Doch die Inspiration aus der eigenen Familie und das Setting im heimatlichen Südtirol sind nur Mittel zum Zweck. »Die Geschichte an sich ist ja weltweit vorhanden. Das kann man von Island bis Südafrika erzählen.« Vielmehr erlaube ihr das Setting nicht nur, sich im bekannten Terrain zu bewegen, sondern auch den idyllischen Blick auf das Panorama der Landschaft auszusparen. »Ich möchte im Film den Blick haben, den man hat, wenn man tatsächlich dort lebt.«

Dass Südtiroler Geschichten in Zukunft öfter im Kino präsent sein werden, bleibt zu hoffen. Die Szene baut sich langsam auf, es gibt auch eine Filmschule. Aber »es ist leichter wegzugehen und dann zurückzukommen und einen Film vor Ort zu machen«, erklärt Romen. Über die österreichische Filmbranche, in der Romen hauptsächlich arbeitet, lasse sich nur Gutes berichten. »Ich höre oft: ›Wahnsinn, so eine kleine Landschaft, so viele Filme und so viele Festival­erfolge!‹ Ich muss sagen, ich bin ziemlich stolz auf den österreichischen Film.« Als österreichische Produktion mit Südtiroler und italienischer Unterstützung reiht sich »Hochwald« nun ebenfalls in diese Liste von erfolgreichen, ausgezeichneten Werken ein. Nach dem ersten Erfolg in Zürich wurde der Film auch auf der Viennale, in Tallin und in Turin gezeigt.

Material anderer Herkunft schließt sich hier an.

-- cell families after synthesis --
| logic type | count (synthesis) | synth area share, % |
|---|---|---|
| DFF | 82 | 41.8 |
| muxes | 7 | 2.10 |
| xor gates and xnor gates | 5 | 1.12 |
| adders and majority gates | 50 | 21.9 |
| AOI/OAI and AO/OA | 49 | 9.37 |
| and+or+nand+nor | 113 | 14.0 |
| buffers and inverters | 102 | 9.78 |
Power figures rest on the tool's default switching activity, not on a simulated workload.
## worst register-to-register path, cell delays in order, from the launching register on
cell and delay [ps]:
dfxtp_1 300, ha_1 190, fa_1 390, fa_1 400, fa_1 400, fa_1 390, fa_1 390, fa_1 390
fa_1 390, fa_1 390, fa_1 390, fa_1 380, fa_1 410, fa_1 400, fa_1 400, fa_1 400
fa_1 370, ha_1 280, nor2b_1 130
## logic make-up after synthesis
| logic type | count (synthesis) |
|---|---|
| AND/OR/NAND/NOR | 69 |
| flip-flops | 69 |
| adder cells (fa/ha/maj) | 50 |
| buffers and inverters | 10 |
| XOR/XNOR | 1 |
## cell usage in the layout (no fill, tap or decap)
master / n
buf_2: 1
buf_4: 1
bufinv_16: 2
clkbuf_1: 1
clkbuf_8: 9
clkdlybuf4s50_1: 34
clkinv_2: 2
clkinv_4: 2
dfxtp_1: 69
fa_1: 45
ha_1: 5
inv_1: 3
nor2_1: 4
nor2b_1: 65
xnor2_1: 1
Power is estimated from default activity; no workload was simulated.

Im Geiste arbeitet Romen bereits an weiteren Projekten. »Ich habe beschlossen, dass ich erst mal nicht zum Schnitt zurückkehre, um in der Regieenergie zu bleiben, und schreibe bereits an neuen Projekten.« Welche Geschichte möchte sie erzählen? »Es wird wieder ums Heimkommen gehen, es wird wieder um Herkunft gehen, und es wird wieder eine Person am Abgrund sein.«

Update (16. September 2021): »Hochwald«, das Regiedebüt von Evi Romen, startet nach mehreren corona­bedingten Verschiebungen am 17. September endlich in den öster­reichischen Kinos. Der Film wurde in der Zwischenzeit auch bei der Diagonale (als bester Spielfilm) sowie beim Österreichischen Filmpreis (für die beste männliche Hauptrolle, das beste Kostümbild und die beste Musik) ausgezeichnet.